Luke’s narrative about Mary’s conversation with Gabriel described her reaction to some unbelievable news. If you think about it, there is much to learn from Mary’s response to God’s messenger. (And BTW, the Greek word for angel is anggelos, or messenger—simply put, a courier who brings a message, or a word from someone else).
Put Yourself in Mary’s Shoes…
In Mary’s case, she was clearly being given direction from God, and like any of us she could have said, “No”. I guess it’s conceivable that she could have fought against it or rebelled against such a life-changing commission; but she didn’t. In fact, that option is always available to us, isn’t it? Perhaps YOU have heard a message from God yourself lately, or even read one on your own somewhere…Maybe even HERE, reading this: How did you react to it? Was it too unbelievable to believe? I know a lot of people find the virgin birth to be unbelievable. Mary wasn’t one of them.
A Quick Word
After she heard what Gabriel had to say, she said, “May your word to me be fulfilled.” His word was this: “You will conceive and give birth to a son, and you are to call him Jesus. He will be great and will be called the Son of the Most High. The Lord God will give him the throne of his father David, and He will reign over Jacob’s descendants forever; his kingdom will never end.” (Luke 1:31-33, NIV)

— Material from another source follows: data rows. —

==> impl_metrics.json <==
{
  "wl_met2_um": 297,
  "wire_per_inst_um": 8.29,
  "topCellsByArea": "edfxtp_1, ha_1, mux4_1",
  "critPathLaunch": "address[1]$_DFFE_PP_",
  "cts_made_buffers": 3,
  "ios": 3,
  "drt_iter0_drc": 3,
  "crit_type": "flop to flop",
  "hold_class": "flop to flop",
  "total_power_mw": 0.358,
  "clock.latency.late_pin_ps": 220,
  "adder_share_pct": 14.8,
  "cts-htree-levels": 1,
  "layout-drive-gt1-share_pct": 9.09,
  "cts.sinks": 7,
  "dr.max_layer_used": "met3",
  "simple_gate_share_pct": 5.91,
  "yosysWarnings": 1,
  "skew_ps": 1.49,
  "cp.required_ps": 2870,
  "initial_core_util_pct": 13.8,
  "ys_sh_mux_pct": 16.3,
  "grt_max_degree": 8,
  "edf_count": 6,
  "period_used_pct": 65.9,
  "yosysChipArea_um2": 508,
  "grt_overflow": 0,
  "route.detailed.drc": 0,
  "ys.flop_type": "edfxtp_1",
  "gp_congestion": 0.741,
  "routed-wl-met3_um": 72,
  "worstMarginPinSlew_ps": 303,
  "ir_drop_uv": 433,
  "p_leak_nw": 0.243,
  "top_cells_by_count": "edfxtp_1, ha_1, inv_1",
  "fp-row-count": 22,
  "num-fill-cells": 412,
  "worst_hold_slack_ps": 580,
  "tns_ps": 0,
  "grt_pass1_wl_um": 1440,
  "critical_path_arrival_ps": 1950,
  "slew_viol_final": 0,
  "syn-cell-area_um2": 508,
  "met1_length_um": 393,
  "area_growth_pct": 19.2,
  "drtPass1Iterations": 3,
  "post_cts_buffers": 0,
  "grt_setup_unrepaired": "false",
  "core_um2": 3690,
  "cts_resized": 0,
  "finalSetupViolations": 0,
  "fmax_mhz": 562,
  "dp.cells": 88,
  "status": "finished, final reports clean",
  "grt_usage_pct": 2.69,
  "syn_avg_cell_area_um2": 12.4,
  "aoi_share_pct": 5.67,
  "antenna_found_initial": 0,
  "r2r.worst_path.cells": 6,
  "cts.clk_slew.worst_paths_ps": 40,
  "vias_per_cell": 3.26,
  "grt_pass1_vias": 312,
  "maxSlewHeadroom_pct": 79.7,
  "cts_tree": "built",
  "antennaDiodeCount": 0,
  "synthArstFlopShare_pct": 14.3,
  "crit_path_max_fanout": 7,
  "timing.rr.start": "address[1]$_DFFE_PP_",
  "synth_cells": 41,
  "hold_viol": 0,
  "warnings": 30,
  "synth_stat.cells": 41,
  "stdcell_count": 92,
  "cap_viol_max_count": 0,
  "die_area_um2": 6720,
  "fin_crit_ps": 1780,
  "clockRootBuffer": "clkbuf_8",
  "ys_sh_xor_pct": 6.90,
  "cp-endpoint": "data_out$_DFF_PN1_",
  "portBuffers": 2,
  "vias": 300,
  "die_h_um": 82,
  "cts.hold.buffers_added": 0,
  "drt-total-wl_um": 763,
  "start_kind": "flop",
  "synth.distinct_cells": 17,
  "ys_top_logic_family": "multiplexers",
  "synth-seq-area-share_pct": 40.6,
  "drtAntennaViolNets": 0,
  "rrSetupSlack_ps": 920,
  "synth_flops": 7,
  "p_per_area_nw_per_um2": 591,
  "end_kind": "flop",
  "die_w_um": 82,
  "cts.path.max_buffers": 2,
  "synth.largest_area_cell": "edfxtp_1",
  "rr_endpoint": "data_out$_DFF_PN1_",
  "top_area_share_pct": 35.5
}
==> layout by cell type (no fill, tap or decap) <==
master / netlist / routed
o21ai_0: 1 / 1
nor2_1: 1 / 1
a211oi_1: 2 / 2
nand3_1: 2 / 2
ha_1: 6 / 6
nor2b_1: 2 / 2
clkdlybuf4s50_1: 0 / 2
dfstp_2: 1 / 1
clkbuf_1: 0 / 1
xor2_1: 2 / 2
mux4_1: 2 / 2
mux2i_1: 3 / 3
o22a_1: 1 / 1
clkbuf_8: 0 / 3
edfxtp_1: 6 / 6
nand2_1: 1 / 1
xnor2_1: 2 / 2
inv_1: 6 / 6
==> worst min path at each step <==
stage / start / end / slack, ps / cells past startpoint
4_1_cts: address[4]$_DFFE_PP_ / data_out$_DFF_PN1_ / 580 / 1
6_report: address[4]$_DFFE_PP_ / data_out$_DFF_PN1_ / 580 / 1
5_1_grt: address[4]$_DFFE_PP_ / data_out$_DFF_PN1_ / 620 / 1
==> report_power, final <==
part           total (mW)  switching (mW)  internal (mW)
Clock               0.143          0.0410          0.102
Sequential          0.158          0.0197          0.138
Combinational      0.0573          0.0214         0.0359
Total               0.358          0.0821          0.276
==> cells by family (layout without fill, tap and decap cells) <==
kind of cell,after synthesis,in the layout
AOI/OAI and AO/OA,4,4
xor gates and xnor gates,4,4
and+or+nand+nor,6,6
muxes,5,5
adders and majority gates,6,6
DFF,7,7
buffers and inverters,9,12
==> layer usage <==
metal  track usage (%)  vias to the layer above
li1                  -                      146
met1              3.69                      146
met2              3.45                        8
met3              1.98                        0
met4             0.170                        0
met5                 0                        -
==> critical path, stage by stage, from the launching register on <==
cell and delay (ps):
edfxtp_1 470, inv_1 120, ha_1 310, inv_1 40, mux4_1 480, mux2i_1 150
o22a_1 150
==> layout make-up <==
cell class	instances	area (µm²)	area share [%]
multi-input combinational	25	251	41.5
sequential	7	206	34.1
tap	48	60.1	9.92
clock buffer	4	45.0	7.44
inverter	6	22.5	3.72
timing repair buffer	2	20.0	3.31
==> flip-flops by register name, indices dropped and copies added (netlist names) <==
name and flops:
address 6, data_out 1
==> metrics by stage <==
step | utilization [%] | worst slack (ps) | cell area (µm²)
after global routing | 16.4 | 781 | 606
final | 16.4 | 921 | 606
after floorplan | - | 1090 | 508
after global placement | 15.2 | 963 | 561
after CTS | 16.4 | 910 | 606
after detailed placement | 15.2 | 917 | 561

Basically, Gabriel brought a word from God, quoting the word of God about the Word of God, and Mary (and Joseph as well) had absolute faith in the message. In response, she affirmed it verbally, and then she lived it obediently. It may have seemed unbelievable on the surface, but Mary believed it and accepted it.
An Amazing String of Promises
Surprisingly, the first-born son was not going to be Bar-Joseph according to custom, but was to be given a name indicative of who he was (a big concession by Joseph, which lends credence to the unusual nature of the Angel’s announcement). Jesus is a shortened form of Joshua, derived from Jehoshuah, which in the Hebrew means “Jehovah is salvation.” Gabriel points to Isaiah 9:6-7, which says “unto us a son is born”, and refers to God’s promise of an eternal throne to David’s line in 2 Samuel 7:12-14.
As Mary listened to his message, she undoubtedly found comfort in the fact that this birth had been foretold…There are in fact over 400 references in the Old Testament that are prophesies connected to Jesus’ birth, life and death. (You can Google that!) They are like hundreds of threads woven in to the Old Testament out of all space and time to create a tapestry of hope, pointing towards Jesus of Nazareth. The authors (Moses, David, Isaiah, Jeremiah, Daniel, Micah, Zechariah) wrote independently and without any way of knowing the timing, the person, or the outcome of their books– but their words connected the dots between God’s covenant people and the promised Redeemer.
So You Don’t Believe It?
Let’s say you’re skeptical about that, or just don’t think all four hundred plus prophecies really apply… Maybe that seems unbelievable to you. Even if some of them are a bit of a stretch, or if some of them are hard to connect—let’s say we throw out half of them—wouldn’t you think that someone whose birth and life were foretold by a couple of hundred predictions from centuries before would justify some serious thought?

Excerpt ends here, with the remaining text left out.